Nixon Farm Mitigation Site
To meet aggressive mitigation goals, the Maryland State Highway Administration sought to provide stream and wetland restoration along 36 acres of reclaimed agricultural land and an incised tributary adjacent to the Middle Patuxent River.
By assessing the stream and wetlands and monitoring groundwater, Biohabitats determined anthropogenic ditching and pond development had contributed to compromised water resources and channel incision in the Middle Branch Patuxent River and its tributary.
Rather than “chasing” the groundwater with large excavation efforts, Biohabitats developed a design based on minimal grading and creative modifications to surface water drainage patterns. This approach raises the groundwater table, extends near-surface saturation, and preserves existing on-site floodplain forest and wetlands. Biohabitats also integrated “regenerative stormwater conveyance” principles with more traditional stream restoration techniques to improve channel-floodplain connections.
The design involved redirecting tributary flow into the site with a new channel design; plugging a historic agricultural drainage ditch at critical locations; modifying an existing pond; installing bentonite plugs along the abandoned tributary to form vernal pools; and creating shallow depressions and berms to restore wetlands, surface streams, groundwater resources, and floodplain connection. Biohabitats also provided construction management services to ensure compliance with the design intent and to address any unexpected field conditions.

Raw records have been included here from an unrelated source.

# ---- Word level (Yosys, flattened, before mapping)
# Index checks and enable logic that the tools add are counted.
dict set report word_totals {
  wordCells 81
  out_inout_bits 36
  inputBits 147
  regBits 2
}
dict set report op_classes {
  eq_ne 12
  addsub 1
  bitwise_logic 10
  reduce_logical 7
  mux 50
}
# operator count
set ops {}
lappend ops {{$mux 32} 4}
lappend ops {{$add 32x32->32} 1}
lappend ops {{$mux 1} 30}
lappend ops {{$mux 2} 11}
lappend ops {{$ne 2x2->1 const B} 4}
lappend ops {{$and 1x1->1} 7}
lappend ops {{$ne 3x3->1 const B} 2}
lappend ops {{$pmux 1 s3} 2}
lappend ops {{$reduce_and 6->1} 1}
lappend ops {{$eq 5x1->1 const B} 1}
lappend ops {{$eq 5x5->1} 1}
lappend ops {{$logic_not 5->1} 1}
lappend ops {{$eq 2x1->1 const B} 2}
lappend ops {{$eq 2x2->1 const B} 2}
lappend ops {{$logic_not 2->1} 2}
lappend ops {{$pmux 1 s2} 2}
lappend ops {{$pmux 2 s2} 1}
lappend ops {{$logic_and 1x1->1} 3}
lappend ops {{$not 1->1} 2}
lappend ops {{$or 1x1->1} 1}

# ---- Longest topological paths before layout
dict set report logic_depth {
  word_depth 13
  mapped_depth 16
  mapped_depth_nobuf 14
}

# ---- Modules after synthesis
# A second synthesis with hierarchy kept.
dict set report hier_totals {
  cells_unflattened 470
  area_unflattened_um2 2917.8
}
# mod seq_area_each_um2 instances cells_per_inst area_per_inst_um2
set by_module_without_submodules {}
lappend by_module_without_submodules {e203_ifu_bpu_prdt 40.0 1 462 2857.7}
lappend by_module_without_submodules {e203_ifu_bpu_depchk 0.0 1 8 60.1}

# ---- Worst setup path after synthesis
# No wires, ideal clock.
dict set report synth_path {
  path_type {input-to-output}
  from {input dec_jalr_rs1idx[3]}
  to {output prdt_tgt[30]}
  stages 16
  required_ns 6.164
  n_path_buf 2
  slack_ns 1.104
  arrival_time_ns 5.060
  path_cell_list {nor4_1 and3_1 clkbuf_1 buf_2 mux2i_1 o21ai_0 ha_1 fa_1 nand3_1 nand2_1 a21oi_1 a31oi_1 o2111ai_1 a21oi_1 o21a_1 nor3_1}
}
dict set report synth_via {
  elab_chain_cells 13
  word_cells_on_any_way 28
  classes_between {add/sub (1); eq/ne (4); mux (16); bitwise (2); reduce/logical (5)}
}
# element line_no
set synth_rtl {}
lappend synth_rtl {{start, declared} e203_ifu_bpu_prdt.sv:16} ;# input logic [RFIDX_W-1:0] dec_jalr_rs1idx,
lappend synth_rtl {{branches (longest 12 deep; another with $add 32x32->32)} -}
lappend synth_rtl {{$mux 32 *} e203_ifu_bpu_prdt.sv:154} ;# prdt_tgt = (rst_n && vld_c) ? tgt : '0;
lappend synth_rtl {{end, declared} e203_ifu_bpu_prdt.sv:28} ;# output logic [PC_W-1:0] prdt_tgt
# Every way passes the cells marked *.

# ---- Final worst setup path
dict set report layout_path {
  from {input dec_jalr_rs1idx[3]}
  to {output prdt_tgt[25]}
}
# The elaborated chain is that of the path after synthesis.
--- config.mk ---
export PLATFORM = sky130hd
export DESIGN_NAME = coin_ctrl
export DESIGN_NICKNAME = d
export VERILOG_FILES = /design/src/rtl/coin_ctrl_pkg.sv /design/src/rtl/coin_ctrl_change_pay.sv /design/src/rtl/coin_ctrl.sv
export SDC_FILE = /design/constraint.sdc
export NUM_CORES = 1
export LEC_CHECK = 0
export CORE_ASPECT_RATIO = 1.1
export CORE_MARGIN = 2
export CORE_UTILIZATION = 53
export DETAILED_ROUTE_END_ITERATION = 8
export PLACE_DENSITY = 0.79
export SLEW_MARGIN = 20
export SYNTH_ARGS = -nofsm -noshare
export SYNTH_HDL_FRONTEND = slang
export SYNTH_SLANG_ARGS = --single-unit
--- constraint.sdc ---
create_clock -name clk -period 3.6 [get_ports clk]
set_input_delay 0.36 -clock clk [delete_from_list [all_inputs] [get_ports clk]]
set_output_delay 0.36 -clock clk [all_outputs]
set_load 0.02 [all_outputs]
--- src/rtl/coin_ctrl_pkg.sv ---
// coin_ctrl_pkg: shared state encoding and coin weights for the credit controller
package coin_ctrl_pkg;
  typedef enum logic [1:0] {IDLE, DISPENSE, CHG_PAY, CHG_GAP} state_t;
  localparam int COIN_HALF_W = 1;
  localparam int COIN_ONE_W  = 2;
  localparam int COIN_FIVE_W = 10;
endpackage

--- src/rtl/coin_ctrl_change_pay.sv ---
// coin_ctrl_change_pay: picks the next change coin and its decrement from the remaining credit
module coin_ctrl_change_pay #(
  parameter int SUM_W = 6
) (
  input  logic [SUM_W-1:0] credit_i,
  output logic             one_o,
  output logic             half_o,
  output logic [SUM_W-1:0] dec_o
);
  always_comb begin
    one_o  = credit_i >= SUM_W'(2);
    half_o = !one_o && credit_i != '0;
    dec_o  = one_o ? SUM_W'(2) : SUM_W'(half_o);
  end
endmodule

--- src/rtl/coin_ctrl.sv ---
// coin_ctrl: vending credit controller; accepts coins, dispenses on buy, pays change on cancel
module coin_ctrl
  import coin_ctrl_pkg::*;
#(
  parameter int SUM_W    = 6,
  parameter int MAX_SUM  = 63,
  parameter int DISP_CYC = 4
) (
  input  logic             clk,
  input  logic             rst,
  input  logic             coin_half,
  input  logic             coin_one,
  input  logic             coin_five,
  input  logic [SUM_W-1:0] price,
  input  logic             buy,
  input  logic             cancel,
  output logic [SUM_W-1:0] coin_sum,
  output logic             coin_reject,
  output logic             no_credit,
  output logic             dispense,
  output logic             change_one,
  output logic             change_half,
  output logic             busy
);
  localparam int CNT_W = DISP_CYC > 1 ? $clog2(DISP_CYC) : 1;
  state_t           state_q;
  logic [SUM_W-1:0] sum_q;
  logic [CNT_W-1:0] cnt_q;
  logic             reject_q, no_credit_q, disp_q, ch_one_q, ch_half_q;
  logic [SUM_W:0]   inc, sum_inc;
  logic             any_coin, over;
  logic             pay_one, pay_half;
  logic [SUM_W-1:0] pay_dec;
  coin_ctrl_change_pay #(.SUM_W(SUM_W)) u_change_pay (
    .credit_i (sum_q),
    .one_o    (pay_one),
    .half_o   (pay_half),
    .dec_o    (pay_dec)
  );
  // sum is formed one bit wider so an overflowing insert is caught instead of wrapping
  always_comb begin
    inc      = (coin_half ? (SUM_W+1)'(COIN_HALF_W) : '0)
             + (coin_one  ? (SUM_W+1)'(COIN_ONE_W)  : '0)
             + (coin_five ? (SUM_W+1)'(COIN_FIVE_W) : '0);
    sum_inc  = {1'b0, sum_q} + inc;
    over     = sum_inc > (SUM_W+1)'(MAX_SUM);
    any_coin = coin_half | coin_one | coin_five;
  end
  always_ff @(posedge clk) begin
    if (rst) begin
      state_q     <= IDLE;
      sum_q       <= '0;
      cnt_q       <= '0;
      reject_q    <= 1'b0;
      no_credit_q <= 1'b0;
      disp_q      <= 1'b0;
      ch_one_q    <= 1'b0;
      ch_half_q   <= 1'b0;
    end else begin
      reject_q    <= any_coin;
      no_credit_q <= 1'b0;
      ch_one_q    <= 1'b0;
      ch_half_q   <= 1'b0;
      case (state_q)
        IDLE: begin
          reject_q <= any_coin & (buy | cancel | over);
          if (cancel) begin
            if (sum_q != '0) state_q <= CHG_PAY;
          end else if (buy) begin
            if (price != '0 && price <= sum_q) begin
              sum_q   <= sum_q - price;
              disp_q  <= 1'b1;
              cnt_q   <= CNT_W'(DISP_CYC - 1);
              state_q <= DISPENSE;
            end else if (price != '0) begin
              no_credit_q <= 1'b1;
            end
          end else if (!over) begin
            sum_q <= sum_inc[SUM_W-1:0];
          end
        end
        DISPENSE: begin
          if (cnt_q == '0) begin
            disp_q  <= 1'b0;
            state_q <= IDLE;
          end else begin
            cnt_q <= cnt_q - 1'b1;
          end
        end
        CHG_PAY: begin
          ch_one_q  <= pay_one;
          ch_half_q <= pay_half;
          sum_q     <= sum_q - pay_dec;
          state_q   <= CHG_GAP;
        end
        CHG_GAP: state_q <= sum_q != '0 ? CHG_PAY : IDLE;
        default: state_q <= IDLE;
      endcase
    end
  end
  assign coin_sum    = sum_q;
  assign coin_reject = reject_q;
  assign no_credit   = no_credit_q;
  assign dispense    = disp_q;
  assign change_one  = ch_one_q;
  assign change_half = ch_half_q;
  assign busy        = state_q != IDLE;
endmodule
==> impl_metrics.env <==
export IMPL_outcome="finished clean"
export IMPL_nets=220
export IMPL_grt_pass1_vias=1350
export IMPL_reg2reg_slack_ns=0.67
export IMPL_pwr_share_clk_pct=6.7
export IMPL_p_sw_share_pct=50.4
export IMPL_path_cells="or2_2 > or4_1 > nor2_1 > ha_1 > inv_1 > fa_1 > nor2_1 > a21oi_1 > o311ai_0 > o41ai_1"
export IMPL_clock_sinks=15
export IMPL_wire_per_inst_um=15.9
export IMPL_reg2reg_to="coin_sum[4]"
export IMPL_first_pass_iters=4
export IMPL_startpoint_type="flip-flop"
export IMPL_rr_worst_depth=10
export IMPL_htree_levels=1
export IMPL_worst_slew_pin_slew_ns=0.610
export IMPL_drcViolationCount=0
export IMPL_hpwl_mm=2.78
export IMPL_path_common_cell="nor2_1"
export IMPL_cp_max_fo=7
export IMPL_wl_met2_mm=1.75
export IMPL_finalSetupTns_ns=0
export IMPL_cts_resized=0
export IMPL_fp_dieH_um=58.4
export IMPL_yosysUniqueCellTypes=52
export IMPL_ios=25
export IMPL_initial_core_util_pct=56.5
export IMPL_synthArstFlopShare_pct=0
export IMPL_grt_overflow_total=0
export IMPL_cts_buffers_inserted=3
export IMPL_rsz0062_at_grt="no"
export IMPL_syn_avg_cell_area_sq_um=8.63
export IMPL_die_w_um=53.4
export IMPL_final_core_util_pct=66.3
export IMPL_ys_seq_elements=15
export IMPL_finalPower_mw=1.52
export IMPL_end_kind="flip-flop"
export IMPL_synth_ff_type="dfxtp_1"
export IMPL_drv_slew=0
export IMPL_power_density_mw_per_mm2=909
export IMPL_post_route_period_util_pct=81.4
export IMPL_slew_headroom_pct=58.9
export IMPL_worst_hold_startpoint="cnt_q[0]"
export IMPL_vdd_ir_drop_max_mv=0.720
export IMPL_clkTransAtPathRegs_ns=0.10
export IMPL_wl_met3_um=178
export IMPL_placementRows=19
export IMPL_cp_slowest_cell="or4_1"
export IMPL_area_growth_pct=17.3
export IMPL_synth_edf_count=0
export IMPL_cts_hold_buf=0
export IMPL_pwr_share_comb_pct=71.3
export IMPL_arrival_ns=3.09
export IMPL_cts_root_buffer="clkbuf_4"
export IMPL_max_freq_mhz=341
export IMPL_cp_slowest_stage_delay_ns=0.48
export IMPL_insertion_delay_ns=0.29
export IMPL_grt_antenna_before_repair=0
export IMPL_p_int_mw=0.754
export IMPL_gp_congestion=0.960
export IMPL_port_buffers=24
export IMPL_whs_path_depth=2
export IMPL_wl_met1_mm=1.46
export IMPL_yosys_warnings=0
export IMPL_fp_dieArea_sq_mm=0.00312
export IMPL_hold_class="reg2reg"
export IMPL_holdPathEnd="cnt_q[0]"
export IMPL_p_leak_nw=0.666
export IMPL_routed_wirelength_mm=3.49
export IMPL_timing_rr_start="coin_sum[3]"
export IMPL_post_cts_setup_buffer_count=0
export IMPL_p_switching_mw=0.766
export IMPL_netlist_area_sq_mm=0.00142
export IMPL_synth_nets=196
export IMPL_drive_gt1_share_pct=10.6
export IMPL_setup_violations=0
export IMPL_ant_nets=0
export IMPL_hold_viol_final=0
export IMPL_ys_seq_area_share_pct=21.1
export IMPL_num_antenna_cells=0
export IMPL_cts_tree="done"
export IMPL_fin_crit_ns=2.93
export IMPL_core_region_area_sq_mm=0.00252
export IMPL_clk_path_buf_depth=2
export IMPL_cap_violations=0
export IMPL_critPathRequiredTime_ns=3.76
export IMPL_skew_ns=0.000952
export IMPL_grtUsageTotal_pct=25.5
export IMPL_routed_top_layer="met4"
export IMPL_synthCells=165
export IMPL_grt_max_degree=20
export IMPL_crit_type="reg2reg"
export IMPL_drt_initial_drc_count=37
export IMPL_seq_power_share_pct=22.1
export IMPL_vias=1361
export IMPL_grt_pass1_wl_mm=5.92
export IMPL_viasPerCell=6.21
export IMPL_whs_ns=0.534
-- cell usage in the layout (no fill, tap or decap), drive strengths merged, types with 4 or more instances in the layout --
master and count:
clkdlybuf4s50 24, inv 18, nor2 15, a21oi 15, dfxtp 15, ha 14, o21ai 9, nand2 7
nor3 5, a311oi 5, xnor2 4, a211oi 4, fa 4
-- metrics by stage --
stage / setup WS [ns] / cells / cell area, sq um
final: 0.670 / 219 / 1670
after global routing: 0.501 / 219 / 1670
after CTS: 0.712 / 219 / 1670
after detailed placement: 0.665 / 215 / 1640
after global placement: 0.741 / 215 / 1640
after floorplan: 0.984 / 165 / 1420
-- layer usage --
metal | up-vias | GRT usage (%)
li1 | 664 | -
met1 | 634 | 31.4
met2 | 51 | 43.4
met3 | 12 | 3.55
met4 | 0 | 11.4
met5 | - | 0
-- synth_stat cells, types with 3 or more instances --
library cell | count | share of area (%)
a21oi_1 | 15 | 5.3
nand2_1 | 7 | 1.8
nor3_1 | 5 | 1.8
ha_1 | 14 | 12
o211ai_1 | 3 | 1.6
a211oi_1 | 4 | 2.1
xnor2_1 | 4 | 2.5
o21ai_0 | 9 | 3.2
inv_1 | 17 | 4.5
nor2_1 | 15 | 4.0
dfxtp_1 | 15 | 21
fa_1 | 4 | 5.6
clkbuf_8 | 3 | 2.9
a311oi_1 | 4 | 2.5
-- sequential cells by signal (all words and copies together) (netlist names) --
| register | flops |
|---|---|
| coin_sum | 6 |
| change_one | 1 |
| no_credit | 1 |
| cnt_q | 2 |
| coin_reject | 1 |
| state_q | 2 |
| dispense | 1 |
| change_half | 1 |
-- power groups by stage --
stage	sequential, mW	clock (mW)	combinational, mW
detailed placement	0.339	0	1.07
floorplan	0.334	0	0.786
global route	0.347	0.109	1.19
finish	0.335	0.101	1.08
CTS	0.333	0.100	1.08
global placement	0.333	0	1.04
-- final cells by class --
class / instances / area (sq um)
multi-input cells: 126 / 988
clock inverters: 1 / 5.00
well taps: 31 / 38.8
flip-flops and latches: 15 / 300
inverters: 18 / 67.6
clock buffers: 3 / 22.5
fillers: 237 / 850
repair buffers: 25 / 248
-- worst max-delay path, delay by kind of cell, from the launching register on --
| family | cells | cell delay, ns |
|---|---|---|
| adders and majority gates | 2 | 0.54 |
| DFF | 1 | 0.41 |
| AOI/OAI and AO/OA | 3 | 0.62 |
| and+or+nand+nor | 4 | 1.13 |
| buffers and inverters | 1 | 0.08 |
-- worst max path at each step --
stage               depth (start not counted)     endpoint  slack, ns   startpoint
floorplan                                  10  coin_sum[4]       0.98  coin_sum[3]
global placement                           10  coin_sum[4]       0.74  coin_sum[3]
detailed placement                          8  coin_sum[2]       0.66    coin_five
CTS                                        10  coin_sum[4]       0.71  coin_sum[3]
global route                               10  coin_sum[4]       0.50  coin_sum[3]
finish                                     10  coin_sum[4]       0.67  coin_sum[3]
-- cells by family after synthesis --
group,share of synthesized area (%)
muxes,2.28
DFF,21.1
and+or+nand+nor,17.9
buffers and inverters,9.49
adders and majority gates,17.9
xor gates and xnor gates,3.08
AOI/OAI and AO/OA,28.2
No activity file was read; power rests on OpenSTA's default activity.
==> src/rtl/cdc_rx_pkg.sv <==
// Shared definitions for the req/ack CDC receive block: FSM state encoding and
// the legal range of the request synchroniser depth.
// Optional checker macro used by the channel: CDC_RX_PROTOCOL_CHECK_EN.
package cdc_rx_pkg;

  typedef enum logic [1:0] {
    ST_IDLE = 2'd0,
    ST_HOLD = 2'd1,
    ST_ACK  = 2'd2
  } cdc_rx_state_e;

  localparam int unsigned SYNC_STAGES_MIN = 2;
  localparam int unsigned SYNC_STAGES_MAX = 4;

  function automatic bit sync_stages_ok(input int unsigned n);
    return (n >= SYNC_STAGES_MIN) && (n <= SYNC_STAGES_MAX);
  endfunction

endpackage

Early monitoring efforts suggest that the project is having significant positive effects on the groundwater and wetland hydrology of the floodplain, and will expand wetland distribution and extend wetland hydroperiod. The project is generating 7.5 acres of wetland, 1,300 lf of stream, and 8.4 acres of forest creation, enhancement, and preservation mitigation credits, as well as extensive bioretention. Due to the creative measures employed in the design, the project mitigation and bioretention value is estimated at twice the actual project cost.